Even with all of this going on, I still wasn’t ready to let go of my hair, which just goes to show you that we all can be consumed by fear at one time or another in our lives. It can be a job or relationship that you know you need to leave, or it can be something as silly as the fear of not being accepted. I finally had to convince myself that anyone who didn’t want to accept me because of my hair no longer being there isn’t a person that deserves my time any damn way. I had to TRULY accept me for who I am and who I am becoming. I had to embrace everything about myself, including wanting to let go of something others may not have been prepared to see gone. What they wanted didn’t matter though, even my fans. True fans want to see their favorite artists evolve, because doing so gives them permission to do so as well. We all have others that inspire or encourage us; this made me wonder how many people are just now freeing themselves from binds because I hadn’t been brave enough to free myself from the burden that my locs became.

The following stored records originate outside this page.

File: src/rtl/core/lpsd_pkg.sv
// ----------------------------------------------------------------------------
// lpsd_pkg
// Shared types and constants for the length-prefixed stream deframer.
// ----------------------------------------------------------------------------
package lpsd_pkg;

  localparam int unsigned ByteWidth   = 8;
  localparam int unsigned LengthWidth = 2 * ByteWidth;

  // Status codes carried on the result channel
  localparam logic StatusPayload   = 1'b0;
  localparam logic StatusZeroLen   = 1'b1;

  // Deframer state, one-hot
  typedef enum logic [3:0] {
    StHeaderHi = 4'b0001,
    StHeaderLo = 4'b0010,
    StPayload  = 4'b0100,
    StHalted   = 4'b1000
  } lpsd_state_e;

  // One result item
  typedef struct packed {
    logic [ByteWidth-1:0] payload_byte;
    logic                 end_of_frame;
    logic                 status;
  } lpsd_result_t;

endpackage

File: src/rtl/core/lpsd_if.sv
// ----------------------------------------------------------------------------
// lpsd_if
// Valid/ready channels of the deframer: byte input and result output.
// ----------------------------------------------------------------------------
interface lpsd_in_if;
  logic       valid;
  logic       ready;
  logic [7:0] stream_byte;

  modport source (output valid, output stream_byte, input ready);
  modport sink   (input valid, input stream_byte, output ready);
endinterface
## src/rtl/cpn_pkg.sv

```systemverilog
// ----------------------------------------------------------------------------
// cpn_pkg: shared constants and types
// Widths, reset values and the data records handed between the cells of the
// normalized cross product pipeline.
// ----------------------------------------------------------------------------
package cpn_pkg;

  localparam int unsigned CompW       = 16;  // Q2.14 input component
  localparam int unsigned MagW        = 32;  // |cross component|, Q4.28
  localparam int unsigned SqW         = 64;  // squared length
  localparam int unsigned RootW       = 32;  // length
  localparam int unsigned FracShift   = 14;  // Q1.14 result scale
  localparam int unsigned NumW        = MagW + FracShift;
  localparam int unsigned QuoW        = FracShift + 1;
  localparam int unsigned FrontStages = 4;
  localparam int unsigned SqrtCells   = RootW;
  localparam int unsigned DivCells    = QuoW;
  localparam int unsigned Depth       = FrontStages + SqrtCells + DivCells + 1;

  localparam logic [RootW-1:0] MinLenReset = 32'd26844;

  // record moving down the square root cells
  typedef struct packed {
    logic [SqW-1:0]            rem;
    logic [RootW-1:0]          root;
    logic [2:0]                sgn;
    logic [2:0][MagW-1:0]      mag;
  } cpn_sqrt_t;

  // record moving down the divider cells, three lanes side by side
  typedef struct packed {
    logic [RootW-1:0]          len;
    logic [2:0]                sgn;
    logic [2:0][NumW-1:0]      rem;
    logic [2:0][QuoW-1:0]      quo;
  } cpn_div_t;

endpackage

```

## src/rtl/cpn_div_cell.sv

```systemverilog
// ----------------------------------------------------------------------------
// cpn_div_cell: one quotient bit, three lanes
// Restoring division step of |r| * 2^14 by the length.
// ----------------------------------------------------------------------------
module cpn_div_cell import cpn_pkg::*; #(
  parameter int unsigned K = 0
) (
  input  logic     clk_i,
  input  logic     en_i,
  input  cpn_div_t d_i,
  output cpn_div_t d_o
);

  logic [NumW:0] lsh;
  logic [2:0]    take;
  cpn_div_t      d_d, d_q;

  assign lsh = {{(NumW+1-RootW){1'b0}}, d_i.len} << K;

  always_comb begin
    d_d = d_i;
    for (int i = 0; i < 3; i++) begin
      take[i] = {1'b0, d_i.rem[i]} >= lsh;
      if (take[i]) begin
        d_d.rem[i]    = d_i.rem[i] - lsh[NumW-1:0];
        d_d.quo[i][K] = 1'b1;
      end
    end
  end

  always_ff @(posedge clk_i) begin
    if (en_i) begin
      d_q <= d_d;
    end
  end

  assign d_o = d_q;

endmodule
```

## config.mk

```make
export PLATFORM = sky130hd
export DESIGN_NAME = cpn_div_cell
export DESIGN_NICKNAME = d
export VERILOG_FILES = /design/src/rtl/cpn_pkg.sv /design/src/rtl/cpn_div_cell.sv
export SDC_FILE = /design/constraint.sdc
export NUM_CORES = 1
export LEC_CHECK = 0
export ABC_AREA = 0
export BUFFER_PORTS_ARGS = -buffer_cell sky130_fd_sc_hd__buf_2
export CORE_MARGIN = 4
export CORE_UTILIZATION = 47
export DETAILED_ROUTE_END_ITERATION = 8
export PLACE_DENSITY = 0.77
export SETUP_SLACK_MARGIN = 0.05
export SLEW_MARGIN = 20
export SYNTH_ARGS = -nofsm -noshare
export SYNTH_HDL_FRONTEND = slang
export SYNTH_SLANG_ARGS = --single-unit
```

## constraint.sdc

```tcl
create_clock -name clk_i -period 3.1 [get_ports clk_i]
set_clock_uncertainty 0.15 [all_clocks]
set_input_delay 0.155 -clock clk_i [delete_from_list [all_inputs] [get_ports clk_i]]
set_output_delay 0.155 -clock clk_i [all_outputs]
set_load 0.02 [all_outputs]
```

# After elaboration in Yosys (flattened, before gate mapping)
# Index checks and enable logic that the tools add are counted.
word_totals:
  input_bits: 220
  word_cells: 20
  regBits: 218
  output_inout_bits: 218
classes:
  n_addsub: 3
  muxes: 3
  n_lt_le_gt_ge: 3
op_table:
  columns: ["cell", "count"]
  rows:
  - ["$ge 46x32->1", 3]
  - ["$mux 46", 3]
  - ["$sub 46x32->46", 3]

# Longest topological paths before layout
# Gate-level depths: netlist (run 1).
logic_depth:
  depth_word: 2
  mapped_depth: 14
  mapped_depth_nobuf: 13

# Least setup slack after synthesis (run 1)
# No wires, ideal clock.
synth_path:
  path_type: "input-to-reg"
  startpoint: "input d_i[137] (netlist name)"
  endpoint: "register d_q, in the netlist d_o[161], data pin"
  cell_stages: 13
  n_path_buf: 2
  required_time_ps: 2688
  arrival_time_ps: 2718
  slack_ps: -30
  setup_ps: 262
  path_cell_list: "inv_1 ha_1 inv_1 fa_1 a21o_1 a221o_1 a21oi_1 o21ai_1 a211oi_1 o31ai_2 buf_2 buf_2 mux2_1"
synth_rtl:
  columns: ["item", "line", "text"]
  rows:
  - ["from (decl)", "cpn_div_cell.sv:10", "input cpn_div_t d_i,"]
  - ["to (signal assigned)", "cpn_div_cell.sv:33", "d_q <= d_d;"]
  - ["to (decl)", "cpn_div_cell.sv:16", "cpn_div_t d_d, d_q;"]

==> results.tsv, run 1 <==
stage	metric	value	unit
timing	period utilisation layout	96.5	%
cells_and_area	layout cell share with drive strength beyond 1	36.5	%
timing	final critical-path required period	2990	ps
timing	Worst Max-Slew Pin Slew	478	ps
synth	Mapped Avg Cell Area	10.2	um2
cells_and_area	max reg flops	218	
pwr	Max VDD drop	0.428	mV
placed_design	placed cell count	2428	
global_route	first-pass GRT wire length	84.2	mm
pwr	Lkg Pwr	0.00975	uW
critical_path	Most common cell on crit path	buf_4	
timing	Slew Limit Fails	0	
synth	synth unique cells	75	
drt	Post-DRT Antenna Nets	0	
clock_tree	CTS buffer count	24	
floorplanning	CORE AREA	29100	um2
pwr	Tot Pwr	10100	uW
critical_path	Critical Path Start Type	input port	
clock_tree	Clock Pin Slew Worst Setup and Hold Paths	60	ps
timing	Rel. slew slack	67.3	%
synth	ys async rst share	0	%
floorplanning	I/O Pins	438	
global_route	overall routing resource usage	32.3	%
synth	commonest cells in the netlist	218 x edfxtp_1, 172 x a21oi_1, 132 x nor2_1, 99 x nand2_1, 96 x ha_1	
placed_design	DP HPWL	40.2	mm
cells_and_area	Final Non-Filler Cells	2701	
min_path	Hold Path Class	in2reg	
outcome	outcome	finished clean	
synth	synth top area cells	edfxtp_1 47%, ha_1 8.6%, a21oi_1 6.1%	
floorplanning	die area	32700	um2
global_route	gr ovfl total	0	
placed_design	GP Congestion	0.982	
synth	sequential area share after synthesis	46.7	%
drt	total wire length	55.7	mm
drt	first-pass iteration count of the detailed router	6	
synth	most frequent cell after synthesis	edfxtp_1	
timing	endpoints failing setup	0	
clock_tree	CTS Buffer Depth	3	
floorplanning	Initial Utilization	48.2	%
timing	Max Freq	334	MHz
synth	cell count after synthesis	1379	
floorplanning	DIE WIDTH	181	um
timing	Hold WS	30.7	ps
critical_path	CP endpoint kind	register	
cells_and_area	Layout Nets	2615	
critical_path	Critical Path, Cell by Cell	dlygate4sd3_1 -> buf_2 -> ha_1 -> a21oi_1 -> o21ai_0 -> a311oi_1 -> buf_4 -> nor3_2 -> o31ai_4 -> a31oi_2 -> o311a_1 -> buf_4 -> xor2_1	
drt	Routed WL per cell	20.6	um
floorplanning	Die Span Y	181	um
critical_path	CP required	3220	ps
clock_tree	TritonCTS clock tree	done	
synth	synthesis warning total	0	
synth	Cell Area, Synth	14000	um2
synth	number of flops mapped to enable cells by yosys	218	
timing	Final Hold Viols	0	
critical_path	crit path DAT	3110	ps
drt	via count	15016	
timing	unrepaired setup endpoints after global routing	true	
pwr	PD cells	460	nW/um2
clock_tree	H-tree Lvls	1	
synth	Yosys top cell area share	46.7	%
drt	DR DRC count	0	
critical_path	largest stage delay on the critical path	540	ps
synth	Top FF cell, synth	edfxtp_1	
floorplanning	row cnt	62	
job	Max-cap violations	0	
synth	Mapped Nets	1698	
global_route	vias in the first global route	15416	
placed_design	number of port buffers	437	
critical_path	Setup CP Type	in2reg	
global_route	largest net degree at the start of global routing	59	
clock_tree	Clock Sinks	218	
critical_path	CP max stage cell	dlygate4sd3_1	
drt	Vias/cell	5.56	
synth	FF+latch count, synth	218	
drt	initial DRC count	1332	
synth	Synth area leader	edfxtp_1	
timing	Setup TNS	0	ps
cells_and_area	P&R area growth vs syn	56.7	%
critical_path	Worst Path Max Fanout	4	
global_route	initial antenna violation count	6	
clock_tree	CTS root buf	clkbuf_16	
==> layout by cell type (no fill, tap or decap), drive strengths merged, types with 11 or more instances in the layout <==
cell         netlist  routed
nand2b            18      18
o21bai            14      14
a31oi             15      15
mux2              22      22
dlygate4sd3        0     218
buf               16     721
nand4             23      23
nor2             133     133
xnor2             74      74
nand2             99      99
ha                96      96
o211ai            14      14
or4               11      11
inv               64      65
nor4              11      11
nor2b             14      14
o21ai             68      68
nor3              27      27
clkbuf            33      29
a21o              34      34
o21a              11      11
xor2              55      55
a21oi            173     173
edfxtp           218     218
nand3             29      29
==> per-layer routing <==
metal | track usage [%] | up-vias | routed length (um)
li1 | - | 6985 | -
met1 | 37.6 | 7072 | 20700
met2 | 58.2 | 782 | 28000
met3 | 6.54 | 173 | 4590
met4 | 12.7 | 4 | 2440
met5 | 0 | - | 25
==> cells by family after synthesis <==
logic type	Yosys count	synth area share, %
AOI/OAI and AO/OA	385	16.9
xor gates and xnor gates	129	8.06
adders and majority gates	99	9.00
buffers and inverters	113	3.17
DFF	218	46.7
muxes	22	1.77
and+or+nand+nor	413	14.5
==> repair_timing <==
action | CTS | global route
hold endpoints to repair | 272 | 0
buffers inserted | 0 | 7
gates resized for setup | 0 | 58
endpoints found under the setup margin | 0 | 94
hold buffers | 219 | 0
==> worst paths after layout <==
kind                  startpoint  endpoint  slack, ps  cells after the start
worst max-delay path     d_i[58]   d_o[77]        110                     13
worst min-delay path     d_i[91]   d_o[91]         30                      4
==> worst max-delay path: cells and delay by family <==
| family | cells | cell delay [ps] |
|---|---|---|
| compound gates | 6 | 1390 |
| buf+inv | 4 | 1030 |
| fa+ha+maj | 1 | 330 |
| xor+xnor | 1 | 140 |
| simple gates | 1 | 50 |
==> cell type report <==
class | count | area (um2)
Clock buffer | 29 | 641
Timing Repair Buffer | 940 | 6600
Tap cell | 384 | 480
Clock inverter | 14 | 151
Fill cell | 1953 | 7120
Antenna cell | 4 | 10.0
Sequential cell | 218 | 6550
Inverter | 64 | 240
Multi-Input combinational cell | 1048 | 7300
==> through the flow <==
step / area, um2 / setup WS, ps / utilization (%)
3_3_place_gp: 18700 / -231 / 64.2
6_report: 22000 / 110 / 75.5
5_1_grt: 22000 / 20.7 / 75.5
4_1_cts: 21600 / 57.7 / 74.4
3_5_place_dp: 18700 / -257 / 64.2
2_1_floorplan: 14000 / 61.6 / -
==> where the power goes <==
group | switching [uW] | internal, uW
logic | 1900 | 1480
clock network | 1190 | 1720
registers | 117 | 3700
No activity file was read; power rests on OpenSTA's default activity.
==> run 2: changes to the inputs <==
RECOVER_POWER = 25   (was unset)
==> run 2 against run 1 <==
Compared with the run above:
- the run now ends with max-capacitance violations, max-slew violations left
- non-clock buffer count unchanged
- final cell count unchanged
- clock power barely moved
- die area unchanged
- via count is 0.15% higher
==> results.tsv, run 2 (synthesis results as in run 1) <==
stage	metric	value	unit	change
timing	Rel. slew slack	-10.6	%	-78 points
floorplanning	DIE WIDTH	181	um	unchanged
floorplanning	CORE AREA	29100	um2	unchanged
global_route	vias in the first global route	15416		unchanged
global_route	largest net degree at the start of global routing	59		unchanged
cells_and_area	Layout Nets	2615		unchanged
drt	via count	15039		+0.15%
critical_path	Setup CP Type	in2reg		
critical_path	WP buf/inv	4		unchanged
timing	unrepaired setup endpoints after global routing	true		
timing	final critical-path required period	3000	ps	+12.7 ps
cells_and_area	max reg flops	218		unchanged
timing	Worst Max-Slew Pin Slew	1660	ps	+1180 ps
drt	DR DRC count	0		unchanged
clock_tree	CTS root buf	clkbuf_16		
floorplanning	die area	32700	um2	unchanged
placed_design	GP Congestion	0.982		unchanged
cells_and_area	most frequent cells in the layout	373 x buf_2, 277 x buf_4, 218 x edfxtp_1, 218 x dlygate4sd3_1, 165 x a21oi_1		
drt	initial DRC count	1189		-11%
cells_and_area	Fillers	1997		+2.3%
cells_and_area	layout cell share with drive strength beyond 1	33.9	%	-2.6 points
timing	period utilisation layout	96.9	%	+0.41 points
clock_tree	H-tree Lvls	1		unchanged
placed_design	DP HPWL	40.2	mm	unchanged
clock_tree	Clock Pin Slew Worst Setup and Hold Paths	60	ps	about the same
critical_path	Most common cell on crit path	buf_4		
pwr	Max VDD drop	0.428	mV	about the same
critical_path	CP required	3220	ps	about the same
timing	Setup TNS	0	ps	unchanged
placed_design	number of port buffers	437		unchanged
clock_tree	Clock Sinks	218		unchanged
clock_tree	CTS Buffer Depth	3		unchanged
placed_design	placed cell count	2428		unchanged
drt	Routed WL per cell	20.6	um	about the same
timing	final worst slack	97.0	ps	-12.7 ps
timing	endpoints failing setup	0		unchanged
floorplanning	Die Span Y	181	um	unchanged
critical_path	Critical Path Start Type	input port		
cells_and_area	P&R area growth vs syn	56.1	%	
outcome	failing checks	max-capacitance violations, max-slew violations		
cells_and_area	Final Non-Filler Cells	2701		unchanged
drt	Vias/cell	5.57		+0.15%
clock_tree	CTS buffer count	24		unchanged
critical_path	cell family with most CP delay	compound AO/OA/AOI/OAI gates		
placed_design	dpl ws	-257	ps	unchanged
timing	Final Hold Viols	0		unchanged
pwr	PD cells	460	nW/um2	+0.18%
timing	Max Freq	333	MHz	-0.42%
drt	first-pass iteration count of the detailed router	8		+2
drt	Post-DRT Antenna Nets	0		unchanged
timing	Slew Limit Fails	57		+57
global_route	first-pass GRT wire length	84.2	mm	unchanged
job	Max-cap violations	1		+1
critical_path	crit path DAT	3130	ps	+20 ps
min_path	Hold Path Class	in2reg		
critical_path	largest stage delay on the critical path	540	ps	about the same
floorplanning	row cnt	62		unchanged
floorplanning	I/O Pins	438		unchanged
clock_tree	TritonCTS clock tree	done		
global_route	gr ovfl total	0		unchanged
critical_path	CP endpoint kind	register		
floorplanning	Initial Utilization	48.2	%	unchanged
critical_path	CP max stage cell	dlygate4sd3_1		
critical_path	Worst Path Max Fanout	4		unchanged
cells_and_area	commonest non-fill, non-tap cell in the layout	buf_2		
timing	Hold WS	33.5	ps	+2.78 ps
outcome	outcome	complete, but fails checks		
drt	total wire length	55.7	mm	about the same
critical_path	Critical Path, Cell by Cell	dlygate4sd3_1 -> buf_2 -> ha_1 -> a21oi_1 -> o21ai_0 -> a311oi_1 -> buf_4 -> nor3_2 -> o31ai_4 -> a31oi_2 -> o311a_1 -> buf_4 -> xor2_1		
pwr	Lkg Pwr	0.00958	uW	-1.7%
global_route	initial antenna violation count	6		unchanged
global_route	overall routing resource usage	32.3	%	unchanged
## run 2: changes by cell type in the layout (fill, tap and decap cells not counted), sizes merged
cell | before | now
clkbuf | 29 | 92
buf | 721 | 658
## run 2: metrics by stage
step	utilization [%]	total power, uW	cell area (um2)
CTS	74.4	9990	21600
finish	75.2	10100	21900
detailed placement	64.2	6870	18700
floorplan	-	5490	14000
global placement	64.2	6830	18700
global route	75.2	10500	21900
## run 2: path summary, 6_finish.rpt
| path | start | end | slack [ps] | cells past startpoint |
|---|---|---|---|---|
| hold / removal | d_i[91] | d_o[91] | 30 | 4 |
| setup / recovery | d_i[58] | d_o[77] | 100 | 13 |
## run 2: timing repair
action | in CTS | in global routing
resized for setup | 0 | 58
buffers inserted | 0 | 7
setup endpoints to repair | 0 | 94
hold buffers | 219 | 0
hold endpoints to repair | 272 | 0
## run 2: final cells by class
class                      count  area [um2]  share of cell area [%]
inverter                      64         240                    1.10
antenna                        4        10.0                  0.0457
clock buffer                  29         641                    2.93
tap                          384         480                    2.20
sequential                   218        6550                    29.9
multi-input combinational   1048        7300                    33.4
clock inverter                14         151                   0.692
timing repair buffer         940        6520                    29.8
## run 2: power by group
part           total, uW  switching, uW  leakage [uW]  internal (uW)
logic               3360           1890       0.00706           1460
registers           3810            117       0.00213           3700
clock network       2910           1190      0.000388           1720
## run 2: layer usage
metal / global-route usage (%) / routed length, um
met5: 0 / 26
met4: 12.7 / 2470
met3: 6.54 / 4540
met2: 58.2 / 28000
met1: 37.6 / 20700
--- config.mk ---
export PLATFORM = sky130hd
export DESIGN_NAME = cpn_sqrt_cell
export DESIGN_NICKNAME = d
export VERILOG_FILES = /design/src/rtl/cpn_pkg.sv /design/src/rtl/cpn_sqrt_cell.sv
export SDC_FILE = /design/constraint.sdc
export NUM_CORES = 1
export LEC_CHECK = 0
export BUFFER_PORTS_ARGS = -buffer_cell sky130_fd_sc_hd__buf_2
export CAP_MARGIN = 30
export CORE_AREA = 2 2 152 154
export CTS_BUF_LIST = sky130_fd_sc_hd__clkbuf_2
export CTS_CLUSTER_SIZE = 28
export DETAILED_ROUTE_END_ITERATION = 16
export DIE_AREA = 0 0 154 156
export PLACE_DENSITY_LB_ADDON = 0.25
export SLEW_MARGIN = 20
export SYNTH_ARGS = -nofsm -noshare
export SYNTH_HDL_FRONTEND = slang
export SYNTH_SLANG_ARGS = --single-unit
--- constraint.sdc ---
create_clock -name clk_i -period 4.8 [get_ports clk_i]
set_input_delay 0.96 -clock clk_i [delete_from_list [all_inputs] [get_ports clk_i]]
set_output_delay 0.96 -clock clk_i [all_outputs]
set_load 0.05 [all_outputs]
File: config.mk
export PLATFORM = sky130hd
export DESIGN_NAME = voice_slot_mixer_with_clipping
export DESIGN_NICKNAME = d
export VERILOG_FILES = /design/src/sv/vsm_pkg.sv /design/src/sv/vsm_front.sv /design/src/sv/vsm_fifo.sv /design/src/sv/vsm_back.sv /design/src/sv/voice_slot_mixer_with_clipping.sv
export SDC_FILE = /design/constraint.sdc
export NUM_CORES = 2
export LEC_CHECK = 0
export BUFFER_PORTS_ARGS = -buffer_cell sky130_fd_sc_hd__buf_2
export CORE_MARGIN = 4
export CORE_UTILIZATION = 36
export CTS_CLUSTER_SIZE = 20
export DETAILED_ROUTE_END_ITERATION = 12
export GPL_TIMING_DRIVEN = 0
export PLACE_DENSITY = 0.5
export SLEW_MARGIN = 25
export SYNTH_ARGS = -nofsm -noshare
export SYNTH_HDL_FRONTEND = slang
export SYNTH_SLANG_ARGS = --single-unit
File: constraint.sdc
create_clock -name i_clk -period 9.35 [get_ports i_clk]
set_input_delay 1.87 -clock i_clk [delete_from_list [all_inputs] [get_ports i_clk]]
set_output_delay 1.87 -clock i_clk [all_outputs]
set_load 0.05 [all_outputs]
File: src/sv/vsm_pkg.sv
`timescale 1ns / 1ps

package vsm_pkg;

    localparam int VOICES       = 16;
    localparam int LENGTH_BITS  = 20;
    localparam int VIDX_W       = (VOICES > 1) ? $clog2(VOICES) : 1;
    localparam int QUEUE_DEPTH  = 2;
    localparam int QPTR_W       = (QUEUE_DEPTH > 1) ? $clog2(QUEUE_DEPTH) : 1;
    localparam int QCNT_W       = $clog2(QUEUE_DEPTH + 1);
    localparam int UNITY_SHIFT  = 7;
    localparam int PROD_W       = 25;

    localparam logic signed [31:0] CLAMP_HI = 32'sh003F_FF80;
    localparam logic signed [31:0] CLAMP_LO = -32'sh003F_FF80;
    localparam logic signed [15:0] OUT_HI   = 16'(CLAMP_HI >>> UNITY_SHIFT);
    localparam logic signed [15:0] OUT_LO   = -16'(CLAMP_HI >>> UNITY_SHIFT);
    localparam logic signed [31:0] ROUND_BIAS = 32'((1 << UNITY_SHIFT) - 1);

    localparam logic CMD_START = 1'b0;
    localparam logic CMD_MIX   = 1'b1;

    localparam logic REPLY_START = 1'b0;
    localparam logic REPLY_MIX   = 1'b1;

    typedef struct packed {
        logic                    kind;
        logic [LENGTH_BITS-1:0]  len_words;
        logic [7:0]              volume;
        logic                    in_range;
        logic [VIDX_W-1:0]       voice;
        logic signed [15:0]      sample;
        logic                    last;
    } t_cmd;

    typedef enum logic [1:0] {
        BK_IDLE,
        BK_ACC,
        BK_EMIT
    } t_back_state;

endpackage

File: src/sv/vsm_front.sv
`timescale 1ns / 1ps

module vsm_front (
    input  logic                i_clk,
    input  logic                i_rst_n,
    input  logic                i_valid,
    output logic                o_ready,
    input  logic                i_command,
    input  logic [20:0]         i_length_bytes,
    input  logic [7:0]          i_volume,
    input  logic [3:0]          i_voice_index,
    input  logic signed [15:0]  i_sample_value,
    input  logic                i_last_in_frame,
    output logic                o_q_valid,
    input  logic                i_q_ready,
    output vsm_pkg::t_cmd       o_q_item
);

    logic           r_valid;
    vsm_pkg::t_cmd  r_item;
    vsm_pkg::t_cmd  n_item;
    logic [31:0]    words_ext;
    logic [31:0]    voice_ext;

    always_comb begin
        words_ext        = 32'(i_length_bytes >> 1);
        voice_ext        = 32'(i_voice_index);
        n_item.kind      = i_command;
        n_item.len_words = words_ext[vsm_pkg::LENGTH_BITS-1:0];
        n_item.volume    = i_volume;
        n_item.in_range  = (voice_ext < 32'(vsm_pkg::VOICES));
        n_item.voice     = voice_ext[vsm_pkg::VIDX_W-1:0];
        n_item.sample    = i_sample_value;
        n_item.last      = i_last_in_frame;
    end

    assign o_ready   = !r_valid || i_q_ready;
    assign o_q_valid = r_valid;
    assign o_q_item  = r_item;

    always_ff @(posedge i_clk) begin
        if (!i_rst_n) begin
            r_valid <= 1'b0;
        end else if (o_ready) begin
            r_valid <= i_valid;
        end
    end

    always_ff @(posedge i_clk) begin
        if (i_valid && o_ready) begin
            r_item <= n_item;
        end
    end

endmodule

File: src/sv/vsm_fifo.sv
`timescale 1ns / 1ps

module vsm_fifo (
    input  logic            i_clk,
    input  logic            i_rst_n,
    input  logic            i_push_valid,
    output logic            o_push_ready,
    input  vsm_pkg::t_cmd   i_push_item,
    output logic            o_pop_valid,
    input  logic            i_pop_ready,
    output vsm_pkg::t_cmd   o_pop_item
);

    vsm_pkg::t_cmd                  r_mem [vsm_pkg::QUEUE_DEPTH];
    logic [vsm_pkg::QPTR_W-1:0]     r_wr_ptr;
    logic [vsm_pkg::QPTR_W-1:0]     r_rd_ptr;
    logic [vsm_pkg::QCNT_W-1:0]     r_count;
    logic                           push;
    logic                           pop;

    assign o_push_ready = (r_count != vsm_pkg::QCNT_W'(vsm_pkg::QUEUE_DEPTH));
    assign o_pop_valid  = (r_count != '0);
    assign o_pop_item   = r_mem[r_rd_ptr];
    assign push         = i_push_valid && o_push_ready;
    assign pop          = o_pop_valid && i_pop_ready;

    function automatic logic [vsm_pkg::QPTR_W-1:0] ptr_inc(input logic [vsm_pkg::QPTR_W-1:0] p);
        if (p == vsm_pkg::QPTR_W'(vsm_pkg::QUEUE_DEPTH - 1)) begin
            return '0;
        end
        return p + 1'b1;
    endfunction

    always_ff @(posedge i_clk) begin
        if (!i_rst_n) begin
            r_wr_ptr <= '0;
            r_rd_ptr <= '0;
            r_count  <= '0;
        end else begin
            if (push) begin
                r_wr_ptr <= ptr_inc(r_wr_ptr);
            end
            if (pop) begin
                r_rd_ptr <= ptr_inc(r_rd_ptr);
            end
            if (push && !pop) begin
                r_count <= r_count + 1'b1;
            end else if (pop && !push) begin
                r_count <= r_count - 1'b1;
            end
        end
    end

    always_ff @(posedge i_clk) begin
        if (push) begin
            r_mem[r_wr_ptr] <= i_push_item;
        end
    end

endmodule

But if there was a main motive behind the big chop, without question it was energy. Many believe that your locs hold energy, for better or for worse. Let me tell you firsthand…that shit is REAL. There was a literal and metaphorical weight lifted off of me when I made that first cut with scissors my barber Sean handed to me. I felt reborn (which is ironic considering I live in Phoenix), but more than anything, I felt free. Free from caring how others felt I should look. Immune to thoughts of my pursuits of making my dreams my daily reality. It felt as if all of the frustration from my days dealing with drama in Kentucky, from custody battles to feeling unappreciated as an artist, to negative energies from relationships past, and even the issues in Phoenix had fallen off of my spirit, now lying in a wooly pile on the linoleum floor. I felt like Uma Thurman in “Kill Bill, Vol. 2”, climbing out of the box many tried to nail me in with their thoughts, clawing through dirt and doubt, finally reaching the top to just…breathe. I wore a smile that day that hadn’t been pulled out of the closet in quite some time. It looked damn good on me, and felt even better. The sun shined a little brighter that day to me, because I felt like myself again. Not to mention that first shower I took afterward. The hot water caressing my scalp, its drops massaging and hugging my entire head, down my neck and back as the shampoo tickled every follicle. I tell you, some people don’t have sex that felt as good as that first shower. (Did I mention my hair weighed nine pounds?)

 Sometimes you just have to start fresh. That doesn’t mean that things are over, it simply means that this particular chapter is closed. I’m never going to say that my days wearing locs are over, but at a little over a month in, I am absolutely enjoying this new look and new outlook on life. Truth B. Told is still Truth B. Told, because my locs weren’t some gimmick used to make my words more relevant. I am many things, but I promise to never again be who others think I am simply because it makes it easier for them to pay less attention. For the first time in a long time, I am feeling as I should have felt all along: at peace.

My head is no longer heavy, but the crown still remains.